Thank you. Type-1 edge features were indeed my concern. So far by treating these relative positions as node features (with k channels) I only got an accuracy of 75%, and I will try integrating type-1 edge features to see if your 85% can be reproduced.

You said this also has to be done for queries, but this is not the case right? Because queries are node-specific and from a linear layer. For keys and queries I understand, as they are the output of a partial convolution.

Happy easter :)

FabianFuchsML commented 3 years ago

The closing was by accident.

You said this also has to be done for queries, but this is not the case right? Because queries are node-specific and from a linear layer.

Yes, you are correct, relative positions are not concatenated to the query vectors. We did feed the absolute z position of the node into self-interaction after the attention. In hindsight, this is a bit of a weird/arbitrary concept, but I would recommend to provide the absolute z position per node in some way.

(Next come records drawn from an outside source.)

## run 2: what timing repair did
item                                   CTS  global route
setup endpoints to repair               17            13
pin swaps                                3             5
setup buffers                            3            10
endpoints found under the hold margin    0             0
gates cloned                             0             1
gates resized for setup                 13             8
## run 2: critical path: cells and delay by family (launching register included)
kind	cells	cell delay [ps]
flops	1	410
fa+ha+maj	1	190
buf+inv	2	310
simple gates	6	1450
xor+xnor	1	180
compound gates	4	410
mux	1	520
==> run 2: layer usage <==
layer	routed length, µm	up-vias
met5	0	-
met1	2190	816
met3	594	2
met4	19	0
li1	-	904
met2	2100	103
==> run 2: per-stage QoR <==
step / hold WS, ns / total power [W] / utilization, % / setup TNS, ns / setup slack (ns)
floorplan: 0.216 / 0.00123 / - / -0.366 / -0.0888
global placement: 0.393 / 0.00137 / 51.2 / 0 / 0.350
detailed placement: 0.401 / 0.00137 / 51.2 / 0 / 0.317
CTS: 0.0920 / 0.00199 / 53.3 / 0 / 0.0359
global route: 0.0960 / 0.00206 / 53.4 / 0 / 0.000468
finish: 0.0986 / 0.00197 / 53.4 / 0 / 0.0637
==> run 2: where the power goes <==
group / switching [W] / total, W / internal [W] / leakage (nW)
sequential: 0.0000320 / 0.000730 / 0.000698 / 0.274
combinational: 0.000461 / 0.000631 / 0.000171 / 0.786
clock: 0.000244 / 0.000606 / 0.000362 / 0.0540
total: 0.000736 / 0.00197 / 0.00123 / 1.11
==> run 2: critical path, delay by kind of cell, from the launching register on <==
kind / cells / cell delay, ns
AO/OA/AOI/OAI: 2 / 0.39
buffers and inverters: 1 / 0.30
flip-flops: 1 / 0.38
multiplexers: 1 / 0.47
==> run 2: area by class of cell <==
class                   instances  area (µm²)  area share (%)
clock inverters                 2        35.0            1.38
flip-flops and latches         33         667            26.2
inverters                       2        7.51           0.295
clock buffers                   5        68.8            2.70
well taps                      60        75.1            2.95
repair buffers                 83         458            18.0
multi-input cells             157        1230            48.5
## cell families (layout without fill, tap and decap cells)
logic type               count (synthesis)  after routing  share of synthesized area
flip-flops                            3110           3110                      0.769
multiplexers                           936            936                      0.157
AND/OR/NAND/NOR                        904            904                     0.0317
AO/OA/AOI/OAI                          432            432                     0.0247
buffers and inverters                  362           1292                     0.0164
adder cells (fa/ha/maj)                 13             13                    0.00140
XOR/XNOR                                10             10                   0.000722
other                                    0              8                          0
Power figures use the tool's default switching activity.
### src/rtl/dm_dmi_arbiter.sv
// Shares one DM DMI port among several DTM requesters, one transaction in flight at a time.
module dm_dmi_arbiter #(
  parameter int unsigned NrPorts = 2,
  localparam int unsigned IdxW = $clog2(NrPorts)
) (
  input  logic                          clk_i,
  input  logic                          rst_ni,
  input  logic      [NrPorts-1:0]       req_valid_i,
  output logic      [NrPorts-1:0]       req_ready_o,
  input  dm::dmi_req_t [NrPorts-1:0]    req_i,
  output logic      [NrPorts-1:0]       resp_valid_o,
  input  logic      [NrPorts-1:0]       resp_ready_i,
  output dm::dmi_resp_t [NrPorts-1:0]   resp_o,
  output logic                          dmi_req_valid_o,
  input  logic                          dmi_req_ready_i,
  output dm::dmi_req_t                  dmi_req_o,
  input  logic                          dmi_resp_valid_i,
  output logic                          dmi_resp_ready_o,
  input  dm::dmi_resp_t                 dmi_resp_i,
  output logic      [IdxW-1:0]          owner_o
);

  typedef enum logic [1:0] {
    StIdle,
    StFwd,
    StWait
  } state_e;

  state_e          state_q, state_d;
  logic [IdxW-1:0] rr_ptr_q, rr_ptr_d;
  logic [IdxW-1:0] owner_q, owner_d;
  dm::dmi_req_t    req_q, req_d;

  logic [NrPorts-1:0] gnt;
  logic [IdxW-1:0]    win_idx;
  logic               any_valid;

  dm_dmi_rr_sel #(
    .NrPorts(NrPorts)
  ) u_rr_sel (
    .valid_i(req_valid_i),
    .ptr_i  (rr_ptr_q),
    .gnt_o  (gnt),
    .idx_o  (win_idx),
    .any_o  (any_valid)
  );

  assign dmi_req_o = req_q;
  assign owner_o   = owner_q;
  assign resp_o    = {NrPorts{dmi_resp_i}};

  always_comb begin
    state_d          = state_q;
    rr_ptr_d         = rr_ptr_q;
    owner_d          = owner_q;
    req_d            = req_q;
    req_ready_o      = '0;
    resp_valid_o     = '0;
    dmi_req_valid_o  = 1'b0;
    dmi_resp_ready_o = 1'b0;

    case (state_q)
      StIdle: begin
        // Grant is combinational, so keep it quiet while reset is held.
        if (any_valid && rst_ni) begin
          req_ready_o = gnt;
          req_d       = req_i[win_idx];
          owner_d     = win_idx;
          state_d     = StFwd;
        end
      end
      StFwd: begin
        dmi_req_valid_o = 1'b1;
        if (dmi_req_ready_i) begin
          state_d = StWait;
        end
      end
      StWait: begin
        resp_valid_o[owner_q] = dmi_resp_valid_i;
        dmi_resp_ready_o      = resp_ready_i[owner_q];
        if (dmi_resp_valid_i && resp_ready_i[owner_q]) begin
          state_d  = StIdle;
          rr_ptr_d = (32'(owner_q) == NrPorts - 1) ? '0 : owner_q + IdxW'(1);
        end
      end
      default: state_d = StIdle;
    endcase
  end

  always_ff @(posedge clk_i or negedge rst_ni) begin
    if (!rst_ni) begin
      state_q  <= StIdle;
      rr_ptr_q <= '0;
      owner_q  <= '0;
      req_q    <= '0;
    end else begin
      state_q  <= state_d;
      rr_ptr_q <= rr_ptr_d;
      owner_q  <= owner_d;
      req_q    <= req_d;
    end
  end

endmodule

To guarantee equivariance, these inputs are provided as fields of degree 1.For the ‘+z‘ versions, however, we deliberately break the SE(3) equivariance by providing additional and relative z-position as two additional scalar fields (i.e. degree 0), as well as relative x-y positionsas a degree 1 field (where the z-component is set to 0).

To be precise, even though I am not sure it makes a difference: what I meant when writing this is "2 relative x-y positions as degree 1 fields, where the z-component in one of them is set to 0"

Also, bear in mind that the code in this repository is a re-implementation, not the original code. It is close to the code we used for the qm9 experiments in the paper but actually quite different to the ScanObjectNN code in the paper (IP reasons). What I would recommend is to incorporate in the important concepts in a way that does not make the code too messy. I assume that at some level of detail, the choices you make have an impact on optimal hyper-parameter settings but not on performance in general.

milesial commented 3 years ago

Thank you very much. I was able to reproduce 84% accuracy with:

With type-x edge features being concatenated to the node features before applying the convolution kernels. Also in the h5 files of ScanObjectNN, the axis seem to be XZY or YZX and not XYZ, so for anyone trying to reproduce this, be careful of that.

I'm closing this for now, will reopen later if I run into additional issues.